You read enough flash fiction and maybe four or five flash fiction techniques actually rewire how you sit down with a blank page. The rest you forget. These are the ones that stuck.
The Last Line Has to Carry Weight the Rest of the Piece Doesn't
Amy Hempel's In the Cemetery Where Al Jolson Is Buried ends with an image of a chimp signing the word "baby" to her own reflection. The whole story, every deflection and hospital visit and weird trivia fact, funnels into that single gesture. You don't realize the weight of it until you've already read past it, and then it sits in your chest.
Hempel studied under Gordon Lish, and one of the flash fiction techniques she carried from that apprenticeship was treating the final line as load-bearing architecture. Everything above it can be playful, indirect, even confusing. But that last line has to hold the meaning of the whole piece on its own. She once compared writing to sculpture, starting with a lump and taking away. The ending is whatever's left when you can't remove anything else.
I think about this every time I draft something short. If I can swap my ending with any other sentence in the piece and nothing changes, I haven't found the real ending yet.
Sensory Detail Can Replace an Entire Backstory in Flash Fiction
Stuart Dybek's Pet Milk opens with evaporated milk swirling in coffee, the way it blooms and clouds before settling. From that one image, he builds an entire relationship, a whole era of a person's life in Chicago. The milk in the coffee becomes the past thinning out, memory dissolving into the present. He never tells you any of that. He just keeps describing what things look like and taste like and smell like, and your brain fills in the rest.
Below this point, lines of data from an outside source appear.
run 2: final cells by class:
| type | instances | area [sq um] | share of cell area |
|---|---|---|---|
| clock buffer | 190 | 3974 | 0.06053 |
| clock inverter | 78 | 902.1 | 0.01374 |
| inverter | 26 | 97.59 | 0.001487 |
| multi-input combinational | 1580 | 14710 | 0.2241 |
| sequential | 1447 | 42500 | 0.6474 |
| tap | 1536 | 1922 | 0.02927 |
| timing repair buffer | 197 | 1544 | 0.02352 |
File: config.mk
export PLATFORM = sky130hd
export DESIGN_NAME = sync_length_xor_deframer_unit
export DESIGN_NICKNAME = d
export VERILOG_FILES = /design/src/rtl/sld_pkg.sv /design/src/rtl/sld_core.sv /design/src/rtl/sld_outbuf.sv /design/src/rtl/sync_length_xor_deframer_unit.sv
export VERILOG_INCLUDE_DIRS = /design/src /design/src/rtl
export SDC_FILE = /design/constraint.sdc
export NUM_CORES = 1
export LEC_CHECK = 0
export ABC_CLOCK_PERIOD_IN_PS = 9200
export BUFFER_PORTS_ARGS = -buffer_cell sky130_fd_sc_hd__buf_2
export CORE_MARGIN = 5
export CORE_UTILIZATION = 30
export DETAILED_ROUTE_END_ITERATION = 6
export PLACE_DENSITY = 0.48
export SKIP_LAST_GASP = 1
export SLEW_MARGIN = 20
export SYNTH_ARGS = -nofsm -noshare
export SYNTH_HDL_FRONTEND = slang
export SYNTH_HIERARCHICAL = 1
export SYNTH_SLANG_ARGS = --single-unit
File: constraint.sdc
create_clock -name clk -period 9.2 [get_ports clk]
set_input_delay 0.46 -clock clk [delete_from_list [all_inputs] [get_ports clk]]
set_output_delay 0.46 -clock clk [all_outputs]
set_load 0.01 [all_outputs]
File: src/rtl/assert_macros.svh
// Assertion macros shared by the deframer RTL.
// Uses the including module's clk and rst; compiled out under SYNTHESIS.
`ifndef ASSERT_MACROS_SVH
`define ASSERT_MACROS_SVH
`ifndef SYNTHESIS
`define ASSERT_IMPL(lbl, prop) \
  lbl: assert property (@(posedge clk) disable iff (rst) prop) \
    else $error("assertion failed: same-cycle check");
`define ASSERT_NEXT(lbl, ante, cons) \
  lbl: assert property (@(posedge clk) disable iff (rst) (ante) |=> (cons)) \
    else $error("assertion failed: next-cycle check");
`else
`define ASSERT_IMPL(lbl, prop)
`define ASSERT_NEXT(lbl, ante, cons)
`endif
`endif

File: src/rtl/sld_pkg.sv
// Types and constants for the sync/length/xor deframer.
// No dependencies; imported by every module of the block.
package sld_pkg;

  localparam logic [31:0] SYNC_WORD_RESET = 32'd1431193938;
  localparam logic [7:0]  DELIM_RESET     = 8'd58;

  // Configuration register indexes
  localparam logic REG_SYNC_WORD = 1'b0;
  localparam logic REG_DELIM     = 1'b1;

  typedef enum logic [6:0] {
    PH_HUNT  = 7'b0000001,
    PH_SYNC1 = 7'b0000010,
    PH_SYNC2 = 7'b0000100,
    PH_SYNC3 = 7'b0001000,
    PH_LEN   = 7'b0010000,
    PH_DELIM = 7'b0100000,
    PH_BODY  = 7'b1000000
  } phase_t;

  typedef enum logic [1:0] {
    ST_NONE    = 2'd0,
    ST_PAYLOAD = 2'd1,
    ST_GOOD    = 2'd2,
    ST_BAD     = 2'd3
  } status_t;

  typedef struct packed {
    status_t    status;
    logic [7:0] payload_byte;
    logic [7:0] payload_index;
    logic [7:0] frame_length;
  } result_t;

endpackage

File: src/rtl/sld_core.sv
// Frame state machine, checksum and configuration registers of the deframer.
// Depends on sld_pkg and assert_macros.svh.
`include "assert_macros.svh"
module sld_core (
  input  logic            clk,
  input  logic            rst,
  input  logic            cfg_we,
  input  logic            cfg_index,
  input  logic [31:0]     cfg_data,
  input  logic            accept,
  input  logic [7:0]      in_byte,
  output sld_pkg::result_t res
);
  import sld_pkg::*;

  logic [31:0] sync_word;
  logic [7:0]  delimiter_byte;

  phase_t     phase, phase_next;
  logic [7:0] bytes_left, bytes_left_next;
  logic [7:0] running_xor, running_xor_next;
  logic [7:0] write_index, write_index_next;
  logic [7:0] count_dec;
  phase_t     hunt_phase;

  always_ff @(posedge clk) begin
    if (rst) begin
      sync_word      <= SYNC_WORD_RESET;
      delimiter_byte <= DELIM_RESET;
    end else if (cfg_we) begin
      case (cfg_index)
        REG_SYNC_WORD: sync_word      <= cfg_data;
        REG_DELIM:     delimiter_byte <= cfg_data[7:0];
        default:       ;
      endcase
    end
  end

  assign hunt_phase = (in_byte == sync_word[31:24]) ? PH_SYNC1 : PH_HUNT;
  assign count_dec  = bytes_left - 8'd1;

  always_comb begin
    phase_next       = phase;
    bytes_left_next  = bytes_left;
    running_xor_next = running_xor;
    write_index_next = write_index;
    res              = '0;
    res.status       = ST_NONE;
    case (phase)
      PH_SYNC1: phase_next = (in_byte == sync_word[23:16]) ? PH_SYNC2 : hunt_phase;
      PH_SYNC2: phase_next = (in_byte == sync_word[15:8])  ? PH_SYNC3 : hunt_phase;
      PH_SYNC3: phase_next = (in_byte == sync_word[7:0])   ? PH_LEN   : hunt_phase;
      PH_LEN: begin
        bytes_left_next = in_byte;
        phase_next      = PH_DELIM;
      end
      PH_DELIM: begin
        if (in_byte == delimiter_byte) begin
          phase_next       = PH_BODY;
          write_index_next = 8'd0;
          running_xor_next = sync_word[31:24] ^ sync_word[23:16] ^ sync_word[15:8] ^
                             sync_word[7:0] ^ delimiter_byte ^ bytes_left;
        end else begin
          phase_next = hunt_phase;
        end
      end
      PH_BODY: begin
        bytes_left_next = count_dec;
        if (count_dec != 8'd0) begin
          res.status        = ST_PAYLOAD;
          res.payload_byte  = in_byte;
          res.payload_index = write_index;
          write_index_next  = write_index + 8'd1;
          running_xor_next  = running_xor ^ in_byte;
        end else begin
          // check byte ends the frame
          phase_next       = PH_HUNT;
          res.status       = (running_xor == in_byte) ? ST_GOOD : ST_BAD;
          res.frame_length = write_index;
        end
      end
      default: phase_next = hunt_phase;
    endcase
  end

  always_ff @(posedge clk) begin
    if (rst) begin
      phase       <= PH_HUNT;
      bytes_left  <= 8'd0;
      running_xor <= 8'd0;
      write_index <= 8'd0;
    end else if (accept) begin
      phase       <= phase_next;
      bytes_left  <= bytes_left_next;
      running_xor <= running_xor_next;
      write_index <= write_index_next;
    end
  end

  `ASSERT_IMPL(a_payload_only_in_body, (accept && res.status == ST_PAYLOAD) |-> (phase == PH_BODY))
  `ASSERT_NEXT(a_delim_starts_body, accept && phase == PH_DELIM && in_byte == delimiter_byte, phase == PH_BODY && write_index == 8'd0)
  `ASSERT_NEXT(a_frame_end_hunts, accept && (res.status == ST_GOOD || res.status == ST_BAD), phase == PH_HUNT)

endmodule

File: src/rtl/sld_outbuf.sv
// Two-entry output buffer (result register plus skid) of the deframer.
// Depends on sld_pkg and assert_macros.svh.
`include "assert_macros.svh"
module sld_outbuf (
  input  logic             clk,
  input  logic             rst,
  input  logic             in_valid,
  output logic             in_ready,
  input  sld_pkg::result_t in_res,
  output logic             m_tvalid,
  input  logic             m_tready,
  output logic [23:0]      m_tdata,  // payload_byte[7:0], payload_index[15:8], frame_length[23:16]
  output logic [1:0]       m_tuser   // status[1:0]
);
  import sld_pkg::*;

  logic    out_valid;
  logic    skid_valid;
  result_t out_res;
  result_t skid_res;
  logic    in_take;
  logic    out_take;

  assign in_ready = !skid_valid;
  assign in_take  = in_valid && in_ready;
  assign out_take = out_valid && m_tready;

  always_ff @(posedge clk) begin
    if (rst) begin
      out_valid  <= 1'b0;
      skid_valid <= 1'b0;
    end else if (out_take || !out_valid) begin
      // output slot free: drain skid first, else load new request
      if (skid_valid) begin
        out_res    <= skid_res;
        out_valid  <= 1'b1;
        skid_valid <= 1'b0;
      end else if (in_take) begin
        out_res   <= in_res;
        out_valid <= 1'b1;
      end else begin
        out_valid <= 1'b0;
      end
    end else if (in_take) begin
      skid_res   <= in_res;
      skid_valid <= 1'b1;
    end
  end

  assign m_tvalid = out_valid;
  assign m_tdata  = {out_res.frame_length, out_res.payload_index, out_res.payload_byte};
  assign m_tuser  = out_res.status;

  `ASSERT_IMPL(a_skid_behind_out, skid_valid |-> out_valid)
  `ASSERT_NEXT(a_stall_fills_skid, in_take && out_valid && !m_tready, skid_valid)
  `ASSERT_NEXT(a_skid_drains, skid_valid && m_tready, out_valid && !skid_valid)

endmodule

File: src/rtl/sync_length_xor_deframer_unit.sv
// Top level of the sync/length/xor deframer.
// Depends on sld_pkg, sld_core and sld_outbuf.
//
// Takes one received byte per request and returns one result per byte:
// it hunts for the four-byte sync word, reads a length byte and the
// delimiter, passes each payload byte with its index and reports frame
// good or checksum error on the check byte. One byte is accepted every
// cycle while s_tready is high; the frame state and the result are both
// registered on acceptance, the result in a two-entry output buffer that
// runs at full rate while m_tready stays high and still takes one more
// byte on a cycle where the master side stalls; s_tready drops only
// while both entries hold results. Configuration is written through
// cfg_we/cfg_index/cfg_data (index 0 sync word, index 1 delimiter).
module sync_length_xor_deframer_unit (
  input  logic        clk,
  input  logic        rst,
  input  logic        cfg_we,
  input  logic        cfg_index,
  input  logic [31:0] cfg_data,
  input  logic        s_tvalid,
  output logic        s_tready,
  input  logic [7:0]  s_tdata,   // rx_byte[7:0]
  output logic        m_tvalid,
  input  logic        m_tready,
  output logic [23:0] m_tdata,   // payload_byte[7:0], payload_index[15:8], frame_length[23:16]
  output logic [1:0]  m_tuser    // status[1:0]
);
  import sld_pkg::*;

  result_t core_res;
  logic    accept;

  assign accept = s_tvalid && s_tready;

  sld_core u_core (
    .clk       (clk),
    .rst       (rst),
    .cfg_we    (cfg_we),
    .cfg_index (cfg_index),
    .cfg_data  (cfg_data),
    .accept    (accept),
    .in_byte   (s_tdata),
    .res       (core_res)
  );

  sld_outbuf u_outbuf (
    .clk      (clk),
    .rst      (rst),
    .in_valid (s_tvalid),
    .in_ready (s_tready),
    .in_res   (core_res),
    .m_tvalid (m_tvalid),
    .m_tready (m_tready),
    .m_tdata  (m_tdata),
    .m_tuser  (m_tuser)
  );

endmodule
-- Yosys cells after proc, flatten, opt, wreduce, memory -nomap -nowiden
Index checks and enable logic that the tools add are counted.
- add/sub/neg operators: 2
- equality and inequality tests: 15
- mux-type cells: 23
- bitwise operators: 9
- reduce and logical (&&, ||, !) cells: 17
- operators by type and width (kind ; number):
    two-way mux 26 bit ; 3
    == test 8 bit ; 6
    case mux 8 bit (2 select lines) ; 3
    bitwise XOR 8 bit ; 6
    case mux 7 bit (6 select lines) ; 1
    two-way mux 8 bit ; 5
    two-way mux 7 bit ; 5
    two-way mux 16 bit ; 1
    adder 8 x 1 -> 8 bit, second input constant ; 1
    AND reduction 2 bit ; 4
    nonzero test 8 bit ; 1
    subtractor 8 x 1 -> 8 bit, second input constant ; 1
    == test 7 x 2 -> 1 bit, second input constant ; 1
    == test 7 x 3 -> 1 bit, second input constant ; 1
    == test 7 x 4 -> 1 bit, second input constant ; 1
    == test 7 x 5 -> 1 bit, second input constant ; 1
    == test 7 x 6 -> 1 bit, second input constant ; 1
    == test 7 bit, second input constant ; 1
    AND reduction 3 bit ; 2
    nonzero test 2 bit ; 3
    two-way mux 2 bit ; 2
    inequality test 2 x 1 -> 1 bit, second input constant ; 2
    AND reduction 4 bit ; 1
    two-way mux 1 bit ; 3
    other kinds (6) ; 10
- flip-flop bits (word level): 125
- bits of input ports: 46
- output and inout bits: 28
- word-level logic and storage cells: 82

-- Depth between registers and ports, before layout
Gate-level depths: netlist of the first run.
- word-level depth: 7
- depth in mapped cells: 11
- mapped depth without buffers: 8

-- Modules after synthesis
The synthesis of the first run kept the hierarchy.
- modules (own cells, without submodules) (module ; instances ; cells each ; area each (µm²) ; sequential area each (µm²)):
    sld_core ; 1 ; 568 ; 4355.4 ; 1421.4
    sld_outbuf ; 1 ; 91 ; 2001.9 ; 1601.5
    sync_length_xor_deframer_unit ; 1 ; 1 ; 6.3 ; 0.0

-- Least setup slack after synthesis of the first run
Ideal clock, no wire load.
- kind: register to register
- start point: reg u_outbuf.skid_valid
- end point: reg u_outbuf.out_res (netlist bit u_outbuf/m_tdata[0]) (enable)
- library setup time: 0.442 ns
- data arrival time: 2.479 ns
- data required time: 8.758 ns
- path slack: 6.279 ns
- stages on the path, launching flop included: 5
- buffers on the path: 2
- period minus slack after synthesis: 2.921 ns
- path through: dfxtp_1 buf_6 buf_8 nor2_1 nor3_1
- longest elaborated chain between the ends: 4
- ends and longest elaborated chain (item ; RTL line ; RTL):
    start: declaration ; sld_outbuf.sv:18 ; logic skid_valid;
    start signal: assignment ; sld_outbuf.sv:31 ; skid_valid <= 1'b0;
    start signal: assignment ; sld_outbuf.sv:37 ; skid_valid <= 1'b0;
    start signal: assignment ; sld_outbuf.sv:46 ; skid_valid <= 1'b1;
    logical NOT 1 bit ; sld_outbuf.sv:24 ; assign in_ready = !skid_valid;
    logical AND 1 bit ; sld_outbuf.sv:25 ; assign in_take = in_valid && in_ready;
    nonzero test 2 bit (no source line) (*) ; - ;
    AND reduction 3 bit (no source line) (*) ; - ;
    end signal: assignment ; sld_outbuf.sv:35 ; out_res <= skid_res;
    end signal: assignment ; sld_outbuf.sv:39 ; out_res <= in_res;
    end: declaration ; sld_outbuf.sv:19 ; result_t out_res;
Every way passes the cells marked *; elsewhere a longest branch is shown, timed or not.
A chain may end at the register's enable or synchronous reset.

-- Final worst setup path of the first run
- start point: reg u_core.bytes_left[0]
- end point: reg u_core.running_xor[2]
- longest elaborated chain between the ends: 4
- ends and longest elaborated chain (item ; RTL line ; RTL):
    start: declaration ; sld_core.sv:20 ; logic [7:0] bytes_left, bytes_left_next;
    start signal: assignment ; sld_core.sv:94 ; bytes_left <= bytes_left_next;
    subtractor 8 x 1 -> 8 bit ; sld_core.sv:40 ; assign count_dec = bytes_left - 8'd1;
    nonzero test 8 bit ; sld_core.sv:69 ; if (count_dec != 8'd0) begin
    inequality test 2 x 1 -> 1 bit (no source line) ; - ;
    AND reduction 4 bit (no source line) ; - ;
    end signal: assignment ; sld_core.sv:95 ; running_xor <= running_xor_next;
    end: declaration ; sld_core.sv:21 ; logic [7:0] running_xor, running_xor_next;
Every way passes these cells.

==> reports/results.tsv, run 1 <==
stage	metric	value	unit
run_status	status	completed	
place	gp_routability_congestion	0.804	
worst_hold_path	holdCritPathClass	in2reg	
synthesis	synth_area	6360	µm²
floorplan	die_area	24200	µm²
drt	met1_length	7750	µm
place	pre_cts_ws	6050	ps
drt	wl_met3	841	µm
place	placed_cell_area	6930	µm²
synthesis	ys_seq_area_share	47.5	%
synthesis	synth-edff-count	52	
synthesis	synth_seq_cells	125	
critical_path	critPathKind	reg2reg	
drt	ant_nets	0	
drt	via_count	4936	
clocking	cts_sinks	125	
power_and_ir_drop	p_per_area	190	nW/µm²
final_layout	n_fill_cell	2187	
drt	drt_iter0_drc	236	
power_and_ir_drop	p_leak	2.78	nW
timing	tns	0	ps
synthesis	synth_fp_nets	709	
job	drv_cap	0	
final_layout	final_util	36.0	%
synthesis	syn-instance-count	660	
synthesis	syn_area_per_cell	9.64	µm²
critical_path	crit_required	9550	ps
drt	wl_met2	7570	µm
place	post-dp-hpwl	11500	µm
timing	clock.fmax	312	MHz
drt	detail_route.first_pass.iterations	5	
grt	grtUsageTotal	13.8	%
timing	post-route-period-util	34.8	%
timing	min_period	3210	ps
timing	timing.final.max_slew_violations	0	
clocking	clk_pin_slew	60	ps
synthesis	synth_area_leaders	edfxtp_1 (25%), dfxtp_1 (23%), xnor2_1 (8.0%), nand2_1 (5.5%), xor2_1 (4.7%)	
critical_path	slowest_delay	730	ps
clocking	cts-htree-levels	4	
grt	grt_pass1_wl	26600	µm
floorplan	core	21000	µm²
critical_path	endpoint_kind	flop	
drt	wl_per_cell	16.4	µm
critical_path	worst_r2r_startpoint	u_core/bytes_left[0]	
power_and_ir_drop	ir_drop	0.137	mV
critical_path	crit_fanout	19	
clocking	cts-root-buf	clkbuf_16	
synthesis	synth_commonest_cells	nand2_1 (94), dfxtp_1 (73), xnor2_1 (58)	
floorplan	fp.dieW	156	µm
drt	drc	0	
critical_path	cp-startpoint	u_core/bytes_left[0]	
clocking	insertion_delay	420	ps
timing	worst_slew_pin_slew	959	ps
final_layout	finalInstanceArea	7550	µm²
timing	finClkSkew	9.94	ps
clocking	postCtsSetupBuffers	0	
final_layout	n_antenna_cell	0	
place	port_buffers	73	
drt	routed_via_density	4.94	
drt	drt_wl_total	16400	µm
synthesis	synth_top_area_cell	edfxtp_1	
drt	dr.max_layer_used	met4	
clocking	post_cts_resized	0	
synthesis	synthArstFlopShare	0	%
final_layout	finalNetCount	760	
clocking	cts_buffers	17	
synthesis	ys_types	55	
clocking	cts_tree	built	
timing	worst_slack	5990	ps
final_layout	area_delta_synth_final	18.6	%
floorplan	io_pins	74	
final_layout	seq_area	3020	µm²
grt	grt_overflow	0	
critical_path	worstSetupStartpointType	flop	
critical_path	reg2reg_slack	5990	ps
grt	grt_max_degree	57	
critical_path	worstPathCellList	inv_1, ha_1, or3b_4, o21a_1, or4_4, a21oi_1, o21ai_0, a21oi_1	
timing	finalSetupViolations	0	
critical_path	arrival	3550	ps
timing	hold_violations	0	
clocking	max-clock-path-buffers	2	
grt	grt_pass1_vias	4946	
synthesis	synth_top_area_share	24.5	%
timing	maxSlewHeadroom	35.7	%
synthesis	synth-warning-count	6	
clocking	ctsHoldBuffers	0	
critical_path	cpMostUsedCell	a21oi_1	
synthesis	yosysMostFrequentCell	nand2_1	
timing	rsz0062_at_grt	no	
worst_hold_path	min_from	cfg_data[19]	
floorplan	fp-row-count	53	
final_layout	drive_gt1_share	20.7	%
floorplan	initial_utilization	30.4	%
grt	antenna_found_initial	0	
synthesis	synthFlopType	dfxtp_1	
final_layout	multi_input_area	3120	µm²
critical_path	crit_slowest_cell	a21oi_1	
floorplan	die_y	156	µm
==> area by class of cell <==
class                           instances  share of cell area, %
Clock buffer                           18                   5.69
Multi-Input combinational cell        481                   41.3
Tap cell                              275                   4.56
Sequential cell                       125                   40.1
Inverter                                6                  0.298
Timing Repair Buffer                   80                   5.54
Clock inverter                         14                   2.54
==> power by group <==
| group | total, mW | switching (mW) | leakage, nW | internal (mW) |
|---|---|---|---|---|
| combinational | 0.118 | 0.0677 | 1.44 | 0.0501 |
| clock | 0.707 | 0.254 | 0.296 | 0.453 |
| sequential | 0.606 | 0.0134 | 1.05 | 0.592 |
==> sequential cells by signal (all words and copies together) (netlist names) <==
register / count
u_outbuf/skid_res: 26
u_core/sync_word: 32
u_core/bytes_left: 8
u_outbuf/m_tvalid: 1
u_outbuf/m_tuser: 2
u_core/delimiter_byte: 8
u_core/running_xor: 8
u_outbuf/m_tdata: 24
u_outbuf/skid_valid: 1
u_core/write_index: 8
u_core/phase: 7
==> cells by family after synthesis <==
group,count (synthesis),synth area share [%]
flip-flops,125,47.5
adder cells (fa/ha/maj),3,0.590
multiplexers,29,5.49
XOR/XNOR,92,12.7
AO/OA/AOI/OAI,108,10.1
AND/OR/NAND/NOR,249,19.8
buffers and inverters,54,3.87
==> worst max-delay path, delay by kind of cell (launching register included) <==
kind            cells  cell delay, ps
simple gates        2            1060
buf+inv             1             110
fa+ha+maj           1             220
flops               1             380
compound gates      4            1360
==> per-layer routing <==
layer,vias up,global-route usage (%)
met5,-,0
met4,0,4.38
met3,17,3.77
met2,126,21.1
met1,2368,19.0
li1,2425,-
==> metrics by stage <==
stage | instances | hold slack [ps] | power [mW]
global route | 999 | 248 | 1.49
detailed placement | 967 | 438 | 0.737
global placement | 967 | 431 | 0.734
CTS | 999 | 233 | 1.45
finish | 999 | 247 | 1.43
floorplan | 660 | 419 | 0.697
==> path summary, 6_finish.rpt <==
| check | to | cells after the start |
|---|---|---|
| worst max-delay path | u_core/running_xor[2] | 8 |
| worst min-delay path | u_core/sync_word[19] | 3 |
| worst max register to register | u_core/running_xor[2] | 8 |
| worst min register to register | u_core/write_index[7] | 1 |
==> layout by cell type (no fill, tap or decap), types with 3 or more instances in the layout <==
master     netlist  routed
dfxtp_1         73      73
inv_1            6       6
o21ai_0         33      33
clkinv_4         0       3
buf_2            2      73
nand3_1         41      41
clkbuf_16        0      17
xor2_1          34      34
mux2i_1          3       3
xnor2_1         58      58
nor4_1          13      13
nor3_1          10       9
a22o_1           4       4
nand3b_1         9       9
and3_1          17      17
mux2_2          19      19
nand2_1         94      94
edfxtp_1        52      52
a211oi_1         3       3
or2_2            5       5
buf_4            0       7
nor2_1          23      23
mux2_4           7       7
a31oi_1          6       6
ha_1             3       3
nand4_1          9       9
a21o_1           3       3
and2_1           9       9
bufinv_16        0       4
a21oi_1         42      42
Power figures use the tool's default switching activity.
==> inputs of run 2 (changes only) <==
Settings changed: ABC_CLOCK_PERIOD_IN_PS 9200 to 3400.
Clock period 9.2 ns to 3.4 ns, I/O delays scaled along.
==> run 2 against run 1 <==
Net effect: flip-flop and latch count unchanged; die area did not move; clock-buffer cell count is 2 higher; utilization grew 1.5 points; power grew to 2.7 times the previous value; global-route usage up 0.32 points; clock power rose to 2.7 times the previous value; non-clock buffer count up 36; largest cell class unchanged.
This is one of those flash fiction techniques that sounds obvious when you say it out loud but takes years to actually trust. A single sensory detail, chosen well, can do the work of three paragraphs of exposition. It's the difference between a cook who lists every ingredient and one who just lets you smell what's on the stove. Dybek's The Coast of Chicago is full of this. He writes about a city through its light and food and weather, and somehow that tells you everything about the people who live there.
The Best Flash Fiction Borrows Forms From Outside Literature
Jamaica Kincaid's Girl is built as a list of instructions. Wash the white clothes on Monday. Soak the color clothes. Don't walk bare-head in the hot sun. It's a mother speaking to a daughter in one long breathless sentence, and the form, that endless imperative catalog, is what makes it devastating. If you broke it into normal paragraphs with scene and dialogue, it would lose half its meaning.
The technique here is structural borrowing. Kincaid took the shape of a recipe or a set of household rules and filled it with an entire relationship, a colonial history, a portrait of womanhood in Antigua. The form carries information the words alone can't. You feel the relentlessness of the mother's voice because the sentence never stops, never pauses for breath, never lets the daughter respond.
Diane Williams does something similar in a different register. Her stories in Fine, Fine, Fine, Fine, Fine often read like fragments of overheard conversation or sentences arriving from somewhere you can't quite place. The form is the meaning. When I started thinking about flash fiction techniques this way, about what shape a piece could take before I even chose the words, everything opened up.